Wednesday, 1 January 2014

2014: The Year Ahead

What will be some of the issues that are likely to emerge during 2014?

I would be surprised if there are not further revelations from the Medici Dossier and the Becchina Archive. There are pieces in North American museums waiting to be identified. But a more fundamental question is why has the due diligence process conducted by major auction-houses failed to stop these antiquities from surfacing? Are the checks made by organisations such as the Art Loss Register adequate? We need to expect more rigour in the research prior to sales.

But is it just about North American museums? When will Copenhagen return material to Italy? And what about the Goulandris in Athens?

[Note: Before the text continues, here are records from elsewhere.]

[src/hdl/cfir_pkg.sv]
`default_nettype none

package cfir_pkg;

    // Build defaults for the top-level parameters.
    localparam int DEF_MAX_TAPS     = 1024;
    localparam int DEF_SAMPLE_WIDTH = 16;
    localparam int DEF_COEFF_WIDTH  = 16;

    // Fixed field widths of the stream items and the register.
    localparam int COEFF_INDEX_WIDTH = 10;
    localparam int TAP_FIELD_WIDTH   = 11;
    localparam int RESET_TAPS        = 64;

    // Configuration port geometry.
    localparam int APB_ADDR_WIDTH = 3;
    localparam int APB_DATA_WIDTH = 32;

    // Register indexes, taken from paddr above the byte offset.
    localparam logic REG_TAP_COUNT = 1'b0;

    // Item kinds carried in s_tuser.
    typedef enum logic
    {
        OP_FILTER = 1'b0,
        OP_LOAD   = 1'b1
    } opcode_t;

    // Commands from the sequencer to the shared MAC unit.
    typedef struct packed
    {
        logic clear;    // start a new sum
        logic tap_vld;  // read data of one tap is present this cycle
        logic zero;     // that tap lies past the filled part of the delay line
        logic round;    // add the rounding bias to the finished sum
    } mac_ctl_t;

endpackage

`default_nettype wire

[src/hdl/cfir_mac.sv]
`default_nettype none

module cfir_mac #(
    parameter int MAX_TAPS     = cfir_pkg::DEF_MAX_TAPS,
    parameter int SAMPLE_WIDTH = cfir_pkg::DEF_SAMPLE_WIDTH,
    parameter int COEFF_WIDTH  = cfir_pkg::DEF_COEFF_WIDTH
) (
    input  wire logic                     clk,
    input  wire logic                     rst_n,
    input  wire cfir_pkg::mac_ctl_t       ctl,
    input  wire logic [SAMPLE_WIDTH-1:0]  rd_i,
    input  wire logic [SAMPLE_WIDTH-1:0]  rd_q,
    input  wire logic [COEFF_WIDTH-1:0]   rd_c,
    output logic      [SAMPLE_WIDTH-1:0]  res_i,
    output logic      [SAMPLE_WIDTH-1:0]  res_q
);

    localparam int PW    = SAMPLE_WIDTH + COEFF_WIDTH;
    localparam int FULLW = PW + $clog2(MAX_TAPS);
    localparam int ACC_W = (FULLW > 64) ? 64 : FULLW;
    localparam logic signed [ACC_W-1:0] ROUND_BIAS =
        {{(ACC_W-1){1'b0}}, 1'b1} << (COEFF_WIDTH - 2);
    localparam logic signed [ACC_W-1:0] SAT_MAX =
        {{(ACC_W-SAMPLE_WIDTH+1){1'b0}}, {(SAMPLE_WIDTH-1){1'b1}}};
    localparam logic signed [ACC_W-1:0] SAT_MIN = ~SAT_MAX;

    logic signed [SAMPLE_WIDTH-1:0] x_i;
    logic signed [SAMPLE_WIDTH-1:0] x_q;
    logic signed [COEFF_WIDTH-1:0]  c;
    logic signed [PW-1:0]           prod_i;
    logic signed [PW-1:0]           prod_q;
    logic signed [PW-1:0]           prod_i_reg;
    logic signed [PW-1:0]           prod_q_reg;
    logic                           prod_vld_reg;
    logic signed [ACC_W-1:0]        acc_i_reg;
    logic signed [ACC_W-1:0]        acc_q_reg;
    logic signed [ACC_W-1:0]        rnd_i_reg;
    logic signed [ACC_W-1:0]        rnd_q_reg;

    // Shift right by the coefficient fraction bits and clamp to the sample range.
    function automatic logic [SAMPLE_WIDTH-1:0] shift_sat(input logic signed [ACC_W-1:0] v);
        logic signed [ACC_W-1:0] sh;
        sh = v >>> (COEFF_WIDTH - 1);
        if (sh > SAT_MAX)
        begin
            return SAT_MAX[SAMPLE_WIDTH-1:0];
        end
        else if (sh < SAT_MIN)
        begin
            return SAT_MIN[SAMPLE_WIDTH-1:0];
        end
        return sh[SAMPLE_WIDTH-1:0];
    endfunction

    assign x_i = ctl.zero ? '0 : $signed(rd_i);
    assign x_q = ctl.zero ? '0 : $signed(rd_q);
    assign c   = $signed(rd_c);

    // Multiplier stage: one tap of each channel per cycle.
    assign prod_i = x_i * c;
    assign prod_q = x_q * c;

    always_ff @(posedge clk)
    begin
        prod_i_reg <= prod_i;
        prod_q_reg <= prod_q;
    end

    always_ff @(posedge clk or negedge rst_n)
    begin
        if (!rst_n)
        begin
            prod_vld_reg <= 1'b0;
        end
        else
        begin
            prod_vld_reg <= ctl.tap_vld;
        end
    end

    // Accumulator stage, then the rounding add once the sum is complete.
    always_ff @(posedge clk)
    begin
        if (ctl.clear)
        begin
            acc_i_reg <= '0;
            acc_q_reg <= '0;
        end
        else if (prod_vld_reg)
        begin
            acc_i_reg <= acc_i_reg + ACC_W'(prod_i_reg);
            acc_q_reg <= acc_q_reg + ACC_W'(prod_q_reg);
        end
        if (ctl.round)
        begin
            rnd_i_reg <= acc_i_reg + ROUND_BIAS;
            rnd_q_reg <= acc_q_reg + ROUND_BIAS;
        end
    end

    assign res_i = shift_sat(rnd_i_reg);
    assign res_q = shift_sat(rnd_q_reg);

endmodule

`default_nettype wire

[config.mk]
export PLATFORM = sky130hd
export DESIGN_NAME = cfir_mac
export DESIGN_NICKNAME = d
export VERILOG_FILES = /design/src/hdl/cfir_pkg.sv /design/src/hdl/cfir_mac.sv
export SDC_FILE = /design/constraint.sdc
export NUM_CORES = 2
export LEC_CHECK = 0
export ABC_AREA = 1
export ABC_CLOCK_PERIOD_IN_PS = 3800
export BUFFER_PORTS_ARGS = -buffer_cell sky130_fd_sc_hd__buf_2
export CORE_MARGIN = 2
export CORE_UTILIZATION = 40
export DETAILED_ROUTE_END_ITERATION = 16
export PLACE_DENSITY_LB_ADDON = 0.3
export SLEW_MARGIN = 20
export SYNTH_ARGS = -nofsm -noshare
export SYNTH_HDL_FRONTEND = slang
export SYNTH_SLANG_ARGS = --single-unit
[constraint.sdc]
create_clock -name clk -period 3.8 [get_ports clk]
set_input_delay 0.38 -clock clk [delete_from_list [all_inputs] [get_ports clk]]
set_output_delay 0.38 -clock clk [all_outputs]
set_load 0.03 [all_outputs]
== After elaboration in Yosys (flattened, before gate mapping) ==
Cells that the tools add are included.

* Register bits: 233
* Input bits: 54
* Output and inout bits: 32
* Logic and storage cells: 29

* Add/subtract/negate cells: 4
* Multipliers: 2
* Magnitude comparators: 4
* Mux-type cells: 12

{| class="wikitable"
|+ Operators by type and width
! kind !! count
|-
| $mux W16 || 8
|-
| $add A42 B16 Y42 const B || 2
|-
| $add A42 B32 Y42 || 2
|-
| $mul A16 B16 Y32 || 2
|-
| $gt A27 B16 Y1 const B || 2
|-
| $lt A27 B16 Y1 const B || 2
|-
| $mux W1 || 4
|}

== Longest topological paths before layout ==
* Depth after elaboration: 4
* Mapped depth: 29
* Gate-level depth less buffers: 27

== Least setup slack after synthesis ==
No wires, ideal clock.

* Kind: input to register
* Start: in ctl[1] (netlist name)
* End: reg prod_i_reg[28]
* Setup time: 0.121 ns
* Data arrival time: 5.821 ns
* Required time: 3.679 ns
* Setup slack: -2.141 ns
* Stages on the path: 22
* Buffers on the path: 2
* Path through: inv_1 clkbuf_1 nand2_1 clkbuf_1 nor2_1 inv_1 fa_1 inv_1 fa_1 fa_1 fa_1 fa_1 inv_1 fa_1 inv_1 ha_1 a21oi_1 o21ai_0 a221oi_1 o211ai_1 nand2_1 nand2_1

* Longest elaborated chain between the ends: 2

{| class="wikitable"
|+ RTL lines
! element !! line !! RTL
|-
| from (decl) || cfir_mac.sv:10 || <nowiki>input wire cfir_pkg::mac_ctl_t ctl,</nowiki>
|-
| $mux W16 || cfir_mac.sv:55 || <nowiki>assign x_i = ctl.zero ? '0 : $signed(rd_i);</nowiki>
|-
| $mul A16 B16 Y32 || cfir_mac.sv:60 || <nowiki>assign prod_i = x_i * c;</nowiki>
|-
| via prod_i[28] || cfir_mac.sv:30 || <nowiki>logic signed [PW-1:0] prod_i;</nowiki>
|-
| to (signal assigned) || cfir_mac.sv:65 || <nowiki>prod_i_reg <= prod_i;</nowiki>
|-
| to (decl) || cfir_mac.sv:32 || <nowiki>logic signed [PW-1:0] prod_i_reg;</nowiki>
|}

The timed path passes the listed nets, and every way through them passes these cells.
A chain may end at the register's enable or synchronous reset.

== Worst setup path in the final report ==
* Start: in ctl[1] (netlist name)
* End: reg prod_q_reg[25]

* Longest elaborated chain between the ends: 2

{| class="wikitable"
|+ RTL lines
! element !! line !! RTL
|-
| $mux W16 || cfir_mac.sv:56 || <nowiki>assign x_q = ctl.zero ? '0 : $signed(rd_q);</nowiki>
|-
| $mul A16 B16 Y32 || cfir_mac.sv:61 || <nowiki>assign prod_q = x_q * c;</nowiki>
|-
| via prod_q[25] || cfir_mac.sv:31 || <nowiki>logic signed [PW-1:0] prod_q;</nowiki>
|-
| to (signal assigned) || cfir_mac.sv:66 || <nowiki>prod_q_reg <= prod_q;</nowiki>
|-
| to (decl) || cfir_mac.sv:33 || <nowiki>logic signed [PW-1:0] prod_q_reg;</nowiki>
|}

The timed path passes the listed nets, and every way through them passes these cells.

There needs to be more research on the quantification of the market. What is the annual value for the sale of antiquities? What percentage of the objects are known (and documented) prior to 1970?

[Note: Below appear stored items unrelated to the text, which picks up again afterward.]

$ cat config.mk
export PLATFORM = sky130hd
export DESIGN_NAME = cfir_ctrl
export DESIGN_NICKNAME = d
export VERILOG_FILES = /design/src/hdl/cfir_pkg.sv /design/src/hdl/cfir_ctrl.sv
export SDC_FILE = /design/constraint.sdc
export NUM_CORES = 1
export LEC_CHECK = 0
export BUFFER_PORTS_ARGS = -buffer_cell sky130_fd_sc_hd__buf_2
export CORE_ASPECT_RATIO = 0.75
export CORE_MARGIN = 3
export CORE_UTILIZATION = 29
export CTS_CLUSTER_SIZE = 30
export DETAILED_ROUTE_END_ITERATION = 10
export SYNTH_ARGS = -nofsm -noshare
export SYNTH_HDL_FRONTEND = slang
export SYNTH_SLANG_ARGS = --single-unit
$ cat constraint.sdc
create_clock -name clk -period 4.6 [get_ports clk]
set_input_delay 0.92 -clock clk [delete_from_list [all_inputs] [get_ports clk]]
set_output_delay 0.92 -clock clk [all_outputs]
set_load 0.01 [all_outputs]
$ cat src/hdl/cfir_pkg.sv
`default_nettype none

package cfir_pkg;

    // Build defaults for the top-level parameters.
    localparam int DEF_MAX_TAPS     = 1024;
    localparam int DEF_SAMPLE_WIDTH = 16;
    localparam int DEF_COEFF_WIDTH  = 16;

    // Fixed field widths of the stream items and the register.
    localparam int COEFF_INDEX_WIDTH = 10;
    localparam int TAP_FIELD_WIDTH   = 11;
    localparam int RESET_TAPS        = 64;

    // Configuration port geometry.
    localparam int APB_ADDR_WIDTH = 3;
    localparam int APB_DATA_WIDTH = 32;

    // Register indexes, taken from paddr above the byte offset.
    localparam logic REG_TAP_COUNT = 1'b0;

    // Item kinds carried in s_tuser.
    typedef enum logic
    {
        OP_FILTER = 1'b0,
        OP_LOAD   = 1'b1
    } opcode_t;

    // Commands from the sequencer to the shared MAC unit.
    typedef struct packed
    {
        logic clear;    // start a new sum
        logic tap_vld;  // read data of one tap is present this cycle
        logic zero;     // that tap lies past the filled part of the delay line
        logic round;    // add the rounding bias to the finished sum
    } mac_ctl_t;

endpackage

`default_nettype wire

$ cat src/hdl/cfir_ctrl.sv
`default_nettype none

module cfir_ctrl #(
    parameter int MAX_TAPS     = cfir_pkg::DEF_MAX_TAPS,
    parameter int SAMPLE_WIDTH = cfir_pkg::DEF_SAMPLE_WIDTH,
    parameter int COEFF_WIDTH  = cfir_pkg::DEF_COEFF_WIDTH
) (
    input  wire logic                                   clk,
    input  wire logic                                   rst_n,
    // Input items
    input  wire logic                                   s_tvalid,
    output logic                                        s_tready,
    input  wire cfir_pkg::opcode_t                      opcode,
    input  wire logic [SAMPLE_WIDTH-1:0]                sample_i,
    input  wire logic [SAMPLE_WIDTH-1:0]                sample_q,
    input  wire logic [cfir_pkg::COEFF_INDEX_WIDTH-1:0] coeff_index,
    input  wire logic [COEFF_WIDTH-1:0]                 coeff_value,
    // Configuration
    input  wire logic [$clog2(MAX_TAPS+1)-1:0]          tap_count,
    input  wire logic                                   taps_changed,
    // Storage
    output logic                                        dl_we,
    output logic      [$clog2(MAX_TAPS)-1:0]            dl_waddr,
    output logic      [SAMPLE_WIDTH-1:0]                dl_wdata_i,
    output logic      [SAMPLE_WIDTH-1:0]                dl_wdata_q,
    output logic                                        cf_we,
    output logic      [$clog2(MAX_TAPS)-1:0]            cf_waddr,
    output logic      [COEFF_WIDTH-1:0]                 cf_wdata,
    output logic                                        rd_en,
    output logic      [$clog2(MAX_TAPS)-1:0]            dl_raddr,
    output logic      [$clog2(MAX_TAPS)-1:0]            cf_raddr,
    // MAC unit
    output cfir_pkg::mac_ctl_t                          mac_ctl,
    input  wire logic [SAMPLE_WIDTH-1:0]                res_i,
    input  wire logic [SAMPLE_WIDTH-1:0]                res_q,
    // Result items
    output logic                                        m_tvalid,
    input  wire logic                                   m_tready,
    output logic      [((2*SAMPLE_WIDTH+7)/8)*8-1:0]    m_tdata
);

    localparam int AW    = $clog2(MAX_TAPS);
    localparam int TCW   = $clog2(MAX_TAPS + 1);
    localparam int OUT_W = ((2 * SAMPLE_WIDTH + 7) / 8) * 8;

    typedef enum logic [4:0]
    {
        S_IDLE  = 5'b00001,
        S_RUN   = 5'b00010,
        S_DRAIN = 5'b00100,
        S_ROUND = 5'b01000,
        S_DONE  = 5'b10000
    } state_t;

    state_t            state_reg;
    state_t            state_next;
    logic [AW-1:0]     newest_reg;
    logic [AW-1:0]     newest_next;
    logic [TCW-1:0]    fill_reg;
    logic [TCW-1:0]    fill_next;
    logic [AW-1:0]     k_reg;
    logic [AW-1:0]     k_next;
    logic [AW-1:0]     pos_reg;
    logic [AW-1:0]     pos_next;
    logic              drain_reg;
    logic              drain_next;
    logic              tap_vld_reg;
    logic              zero_reg;
    logic              out_vld_reg;
    logic              out_vld_next;
    logic [OUT_W-1:0]  out_data_reg;
    logic [OUT_W-1:0]  out_data_next;

    logic              accept;
    logic              sample_acc;
    logic              load_acc;
    logic [TCW-1:0]    newest_base;
    logic [AW-1:0]     newest_new;
    logic [TCW-1:0]    pos_inc;
    logic              last_tap;
    logic              tap_zero;

    assign s_tready   = (state_reg == S_IDLE);
    assign accept     = s_tvalid && s_tready;
    assign sample_acc = accept && (opcode == cfir_pkg::OP_FILTER);
    assign load_acc   = accept && (opcode == cfir_pkg::OP_LOAD);

    // Step the newest slot back by one around a ring of tap_count entries.
    assign newest_base = (TCW'(newest_reg) >= tap_count) ? '0 : TCW'(newest_reg);
    assign newest_new  = (newest_base == '0) ? AW'(tap_count - TCW'(1))
                                             : AW'(newest_base - TCW'(1));

    // Tap walk: slot advances with wrap, k counts taps from the newest sample.
    assign pos_inc  = TCW'(pos_reg) + TCW'(1);
    assign last_tap = (TCW'(k_reg) == (tap_count - TCW'(1)));
    assign tap_zero = (TCW'(k_reg) >= fill_reg);

    // Storage writes happen at acceptance; reads run through the walk.
    assign dl_we      = sample_acc;
    assign dl_waddr   = newest_new;
    assign dl_wdata_i = sample_i;
    assign dl_wdata_q = sample_q;
    assign cf_we      = load_acc && (32'(coeff_index) < 32'(MAX_TAPS));
    assign cf_waddr   = AW'(coeff_index);
    assign cf_wdata   = coeff_value;
    assign rd_en      = (state_reg == S_RUN);
    assign dl_raddr   = pos_reg;
    assign cf_raddr   = k_reg;

    assign mac_ctl.clear   = sample_acc;
    assign mac_ctl.tap_vld = tap_vld_reg;
    assign mac_ctl.zero    = zero_reg;
    assign mac_ctl.round   = (state_reg == S_ROUND);

    // Sequencer.
    always_comb
    begin
        state_next    = state_reg;
        newest_next   = newest_reg;
        fill_next     = fill_reg;
        k_next        = k_reg;
        pos_next      = pos_reg;
        drain_next    = drain_reg;
        out_vld_next  = out_vld_reg;
        out_data_next = out_data_reg;

        if (m_tvalid && m_tready)
        begin
            out_vld_next = 1'b0;
        end

        unique case (state_reg)
            S_IDLE:
            begin
                if (sample_acc)
                begin
                    newest_next = newest_new;
                    pos_next    = newest_new;
                    k_next      = '0;
                    if (fill_reg < tap_count)
                    begin
                        fill_next = fill_reg + TCW'(1);
                    end
                    state_next  = S_RUN;
                end
            end
            S_RUN:
            begin
                k_next   = k_reg + AW'(1);
                pos_next = (pos_inc == tap_count) ? '0 : AW'(pos_inc);
                if (last_tap)
                begin
                    drain_next = 1'b0;
                    state_next = S_DRAIN;
                end
            end
            S_DRAIN:
            begin
                drain_next = 1'b1;
                if (drain_reg)
                begin
                    state_next = S_ROUND;
                end
            end
            S_ROUND:
            begin
                state_next = S_DONE;
            end
            S_DONE:
            begin
                if (!out_vld_reg || m_tready)
                begin
                    out_vld_next  = 1'b1;
                    out_data_next = OUT_W'({res_q, res_i});
                    state_next    = S_IDLE;
                end
            end
            default:
            begin
                state_next = S_IDLE;
            end
        endcase

        // A new tap count empties both delay lines.
        if (taps_changed)
        begin
            newest_next = '0;
            fill_next   = '0;
        end
    end

    always_ff @(posedge clk or negedge rst_n)
    begin
        if (!rst_n)
        begin
            state_reg   <= S_IDLE;
            newest_reg  <= '0;
            fill_reg    <= '0;
            k_reg       <= '0;
            pos_reg     <= '0;
            drain_reg   <= 1'b0;
            tap_vld_reg <= 1'b0;
            zero_reg    <= 1'b0;
            out_vld_reg <= 1'b0;
        end
        else
        begin
            state_reg   <= state_next;
            newest_reg  <= newest_next;
            fill_reg    <= fill_next;
            k_reg       <= k_next;
            pos_reg     <= pos_next;
            drain_reg   <= drain_next;
            tap_vld_reg <= rd_en;
            zero_reg    <= tap_zero;
            out_vld_reg <= out_vld_next;
        end
    end

    // Output register parts the result from the next item's work.
    always_ff @(posedge clk)
    begin
        out_data_reg <= out_data_next;
    end

    assign m_tvalid = out_vld_reg;
    assign m_tdata  = out_data_reg;

endmodule

`default_nettype wire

It would be good to see resolution on some outstanding issues that include the Koreschnica krater, the Icklingham bronzes, the Minoan larnax in the Michael C. Carlos Museum, and the SLAM Mummy Mask.

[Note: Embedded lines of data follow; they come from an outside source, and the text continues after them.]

$ cat config.mk
export PLATFORM = sky130hd
export DESIGN_NAME = cfir_regs
export DESIGN_NICKNAME = d
export VERILOG_FILES = /design/src/hdl/cfir_pkg.sv /design/src/hdl/cfir_regs.sv
export SDC_FILE = /design/constraint.sdc
export NUM_CORES = 1
export LEC_CHECK = 0
export ABC_AREA = 1
export ABC_CLOCK_PERIOD_IN_PS = 2000
export BUFFER_PORTS_ARGS = -buffer_cell sky130_fd_sc_hd__buf_2
export CORE_ASPECT_RATIO = 0.7
export CORE_MARGIN = 3
export CORE_UTILIZATION = 39
export CTS_CLUSTER_DIAMETER = 40
export DETAILED_ROUTE_END_ITERATION = 6
export PLACE_DENSITY_LB_ADDON = 0.25
export RECOVER_POWER = 25
export SYNTH_ARGS = -nofsm -noshare
export SYNTH_HDL_FRONTEND = slang
export SYNTH_SLANG_ARGS = --single-unit
$ cat constraint.sdc
create_clock -name clk -period 2 [get_ports clk]
set_input_delay 0.4 -clock clk [delete_from_list [all_inputs] [get_ports clk]]
set_output_delay 0.4 -clock clk [all_outputs]
set_load 0.05 [all_outputs]
$ cat src/hdl/cfir_pkg.sv
`default_nettype none

package cfir_pkg;

    // Build defaults for the top-level parameters.
    localparam int DEF_MAX_TAPS     = 1024;
    localparam int DEF_SAMPLE_WIDTH = 16;
    localparam int DEF_COEFF_WIDTH  = 16;

    // Fixed field widths of the stream items and the register.
    localparam int COEFF_INDEX_WIDTH = 10;
    localparam int TAP_FIELD_WIDTH   = 11;
    localparam int RESET_TAPS        = 64;

    // Configuration port geometry.
    localparam int APB_ADDR_WIDTH = 3;
    localparam int APB_DATA_WIDTH = 32;

    // Register indexes, taken from paddr above the byte offset.
    localparam logic REG_TAP_COUNT = 1'b0;

    // Item kinds carried in s_tuser.
    typedef enum logic
    {
        OP_FILTER = 1'b0,
        OP_LOAD   = 1'b1
    } opcode_t;

    // Commands from the sequencer to the shared MAC unit.
    typedef struct packed
    {
        logic clear;    // start a new sum
        logic tap_vld;  // read data of one tap is present this cycle
        logic zero;     // that tap lies past the filled part of the delay line
        logic round;    // add the rounding bias to the finished sum
    } mac_ctl_t;

endpackage

`default_nettype wire

$ cat src/hdl/cfir_regs.sv
`default_nettype none

module cfir_regs #(
    parameter int MAX_TAPS = cfir_pkg::DEF_MAX_TAPS
) (
    input  wire logic                                clk,
    input  wire logic                                rst_n,
    input  wire logic                                psel,
    input  wire logic                                penable,
    input  wire logic                                pwrite,
    input  wire logic [cfir_pkg::APB_ADDR_WIDTH-1:0] paddr,
    input  wire logic [cfir_pkg::APB_DATA_WIDTH-1:0] pwdata,
    output logic      [cfir_pkg::APB_DATA_WIDTH-1:0] prdata,
    output logic                                     pready,
    output logic      [$clog2(MAX_TAPS+1)-1:0]       tap_count,
    output logic                                     taps_changed
);

    localparam int TCW = $clog2(MAX_TAPS + 1);
    localparam int RESET_LIMITED =
        (cfir_pkg::RESET_TAPS > MAX_TAPS) ? MAX_TAPS : cfir_pkg::RESET_TAPS;

    logic [TCW-1:0]                            tap_count_reg;
    logic [TCW-1:0]                            tap_count_next;
    logic [cfir_pkg::TAP_FIELD_WIDTH-1:0]      wr_field;
    logic [TCW-1:0]                            wr_limited;
    logic                                      wr_en;
    logic                                      sel_tap_count;

    assign pready        = 1'b1;
    assign sel_tap_count = (paddr[cfir_pkg::APB_ADDR_WIDTH-1] == cfir_pkg::REG_TAP_COUNT);
    assign wr_en         = psel && penable && pwrite && pready && sel_tap_count;
    assign wr_field      = pwdata[cfir_pkg::TAP_FIELD_WIDTH-1:0];

    // Saturate the written tap count into the range 1 to MAX_TAPS.
    always_comb
    begin
        if (wr_field == '0)
        begin
            wr_limited = TCW'(1);
        end
        else if (32'(wr_field) > 32'(MAX_TAPS))
        begin
            wr_limited = TCW'(MAX_TAPS);
        end
        else
        begin
            wr_limited = TCW'(wr_field);
        end
    end

    // A write that changes the value in use restarts the delay lines.
    always_comb
    begin
        tap_count_next = tap_count_reg;
        taps_changed   = 1'b0;
        if (wr_en && (wr_limited != tap_count_reg))
        begin
            tap_count_next = wr_limited;
            taps_changed   = 1'b1;
        end
    end

    always_ff @(posedge clk or negedge rst_n)
    begin
        if (!rst_n)
        begin
            tap_count_reg <= TCW'(RESET_LIMITED);
        end
        else
        begin
            tap_count_reg <= tap_count_next;
        end
    end

    assign tap_count = tap_count_reg;
    assign prdata    = sel_tap_count ? cfir_pkg::APB_DATA_WIDTH'(tap_count_reg) : '0;

endmodule

`default_nettype wire

==> After elaboration in Yosys (flattened, before gate mapping) <==
Index checks and enable logic that the tools add are counted.
{ "totals": {"regBits": 11, "out_inout_bits": 45, "elab_cells": 13} }
{ "op_classes": {"magnitude_cmp": 1, "n_eq_ne": 1, "mux": 4, "bitwise": 1, "reduce_logical": 5} }
{ "ops": {"columns": ["cell", "n"], "rows": [
  ["2-to-1 mux 11 bit", 3],
  ["greater-than comparator 11 bit (second input constant)", 1],
  ["zero test 11 bit", 1],
  ["!= test 11 bit", 1],
  ["logical AND 1 bit", 4],
  ["2-to-1 mux 1 bit", 1],
  ["inverter 1 bit", 1]
]} }

==> Longest topological paths before layout <==
Gate-level depths: netlist of the first run.
{ "logic_depth": {"ltp_word": 6, "depth_mapped": 15, "depth_no_buf": 14} }

==> Worst setup path before layout of the first run <==
Ideal clock, no wire load.
{ "synth_timing": {"path_kind": "input port to output port", "from": "in pwdata[4] (netlist bit)", "to": "out taps_changed", "arrival_time_ps": 1653, "slack_ps": -53, "path_stages": 13, "path_cell_list": "nor2_1 nand3_1 o21ai_2 buf_6 nand2_1 nand2_1 nand2_1 nand3_1 nor2_1 nand2_1 nand2_2 buf_6 inv_2"} }
{ "synth_between": {"elab_chain_cells": 6} }
{ "synth_lines": {"columns": ["item", "line_no", "source"], "rows": [
  ["start: declaration", "cfir_regs.sv:12", "input wire logic [cfir_pkg::APB_DATA_WIDTH-1:0] pwdata,"],
  ["greater-than comparator 11 bit", "cfir_regs.sv:42", "else if (32'(wr_field) > 32'(MAX_TAPS))"],
  ["2-to-1 mux 11 bit", "cfir_regs.sv:42", null],
  ["2-to-1 mux 11 bit (*)", "cfir_regs.sv:38", "if (wr_field == '0)"],
  ["!= test 11 bit (*)", "cfir_regs.sv:57", "if (wr_en && (wr_limited != tap_count_reg))"],
  ["logical AND 1 bit (*)", "cfir_regs.sv:57", null],
  ["2-to-1 mux 1 bit (*)", "cfir_regs.sv:57", null],
  ["end: declaration", "cfir_regs.sv:16", "output logic taps_changed"]
]} }
Mark *: on every way between the ends. The rest lies on a longest branch, timed or not.

==> Worst setup path after layout of the first run <==
{ "layout_timing": {"from": "in pwdata[2] (netlist bit)", "to": "out taps_changed"} }
Same word-level chain as after synthesis.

Transparency will remain a key issue. Dallas set a favourable example by publishing full collecting histories for objects that had been questions. Will other North American museums follow suit? Will New York's Metropolitan Museum of Art publish more images of the Bothmer pot fragment collection? And what about the full collecting histories? How did Bothmer acquire the fragments? What were his sources? And the Getty will need to respond to questions about its collection. For example, what are the full collecting histories for all the donations by Bothmer?

The Cleveland Museum of Art has exposed itself to scrutiny following the publication of the bronze Apollo by curator Michael Bennett. Will we see a balanced symposium that will explore all the issues? Or will Cleveland be inviting those who share its narrow curatorial position? Will another country lay claim to the Apollo when the statue base or further fragments are identified?

Heritage Crime will continue to be an issue for the UK. What will be the implications (in England) for the reorganisation of English Heritage? Will the Portable Antiquities Scheme start to respond to some of the ethical issues raised by those searching for Britain's buried past? Is it just about recording previously unknown objects? Are there intellectual consequences?